In 2002, Nigeria had 2.7 million people living with HIV/AIDS, the fourth-largest total of any country. The epidemic had already killed a total of 1.7 million people and orphaned 1.5 million children. The country’s nascent efforts to fight the disease were limited to a few severely under-funded health sector initiatives.
The Nigeria HIV/AIDS Program Development Project was launched in 2002 to lay the foundation for better HIV/AIDS prevention, care, and treatment services at the federal, state, and local levels. The project aligned well with the federal Government's HIV/AIDS Emergency Action Program. It aimed to support federal and state-level coordination mechanisms; expand the public sector response; and encourage a more active civil society response through an HIV/AIDS Action Fund. In addition, the project strongly supported a coordinated donor response.

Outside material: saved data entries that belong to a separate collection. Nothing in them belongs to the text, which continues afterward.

File: src/verilog/prts_port_stamp.sv
`timescale 1ns/1ps
module prts_port_stamp
    import prts_pkg::*;
#(
    parameter int TW     = TIME_W,
    parameter int SW     = STAMP_W,
    parameter bit IS_REF = 1'b0
) (
    input  wire logic          i_sys_clk,
    input  wire logic          i_rst_n,
    input  wire logic [TW-1:0] i_local_time,
    input  wire logic          i_sof,
    input  wire logic          i_simple_mode,
    input  wire logic          i_commit,
    input  wire logic          i_arm,
    output logic      [SW-1:0] o_stamp,
    output logic               o_armed
);

    logic [SW-1:0] frame_start_q;
    logic [SW-1:0] stamp_q;
    logic          armed_q;
    logic          armed_d;
    wire  logic [SW-1:0] now_stamp   = i_local_time[SW-1:0];
    wire  logic          take_commit = i_commit & (~i_simple_mode | IS_REF);
    wire  logic          take_armed  = armed_q & i_sof & i_simple_mode
                                       & ~IS_REF;

    // stamps carry no reset: undefined until the first capture
    always_ff @(posedge i_sys_clk) begin
        if (i_sof) begin
            frame_start_q <= now_stamp;
        end
    end

    always_ff @(posedge i_sys_clk) begin
        if (take_commit) begin
            stamp_q <= frame_start_q;
        end else if (take_armed) begin
            stamp_q <= now_stamp;
        end
    end

    // arming wins over the capture that would disarm
    assign armed_d = (i_arm & ~IS_REF) ? 1'b1
                   : (take_armed ? 1'b0 : armed_q);

    always_ff @(posedge i_sys_clk or negedge i_rst_n) begin
        if (!i_rst_n) begin
            armed_q <= 1'b0;
        end else begin
            armed_q <= armed_d;
        end
    end

    assign o_stamp = stamp_q;
    assign o_armed = armed_q;

    a_commit_copy: assert property (@(posedge i_sys_clk)
        disable iff (!i_rst_n)
        take_commit && !i_sof |=> stamp_q == $past(frame_start_q))
        else $error("commit did not copy the frame start");

    a_armed_once: assert property (@(posedge i_sys_clk)
        disable iff (!i_rst_n)
        take_armed && !i_arm && !take_commit
        |=> stamp_q == $past(now_stamp) && !armed_q)
        else $error("armed capture wrong or port stayed armed");

endmodule // prts_port_stamp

The project has contributed to expand access to support networks and HIV/AIDS care. It has also been credited for increased knowledge on HIV prevention through community-based advocacy, particularly in remote areas.
- Health centers created. A total of 640 counseling and testing centers were established and are in operation, compared to the project target of 774 (one per local government area).
- Businesses got involved. The private sector response has been encouraging, with the formation of the Nigeria Business Coalition against AIDS. Currently, most multinationals now have HIV/AIDS programs for employees and host communities, and 127 private enterprises offer some sort of HIV/AIDS prevention program to their workforce.
- Institutional capacity enhanced. The National Action Committee on AIDS and State Action Committees on AIDS were established in all 36 states with the official mandate to coordinate the multi-sectoral response. The national committee was legally transformed into an agency in 2007, bringing institutional stability and a formal budget from the federal Government. Similarly, 14 state committees have acquired agency status.
- The Government practiced what it preached. At the federal level, 28 government ministries and agencies have developed and implemented HIV/AIDS action plans targeting both the staff (through HIV Workplace Policies) and the clients of implementing agencies.
- Civil Society has become increasingly active. More than 1,500 civil society organizations have implemented prevention, care and treatment programs through project funding.
The First Nigeria HIV/AIDS Program Development Project launched in 2002, with a total IDA contribution of US$90.3 million. An additional IDA financing of US$50 million was approved in 2007.
Multiple international donors are working on HIV/AIDS in Nigeria including among others: the Department for International Development (DfID), The US President’s Emergency Plan for AIDS Relief (PEPFAR), the Global Fund for AIDS, TB and Malaria, the CIDA and components of the UN system. Strengthened donor coordination around the Government's HIV/AIDS Emergency Action Program and subsequent National Strategic Framework is an important result of the project. The flexibility of IDA financing allowed the project to adjust to substantial changes in donor programs over time and fill funding gaps, particularly those related to work on prevention.
Lessons learned from a joint review of the first project laid the foundation for the Second HIV/AIDS Program Development Project, which launched in 2009. Of the total project budget of US$230 million, IDA is financing US$225 million. It aims to extend the interim positive results associated with the first project and is set to run through 2013.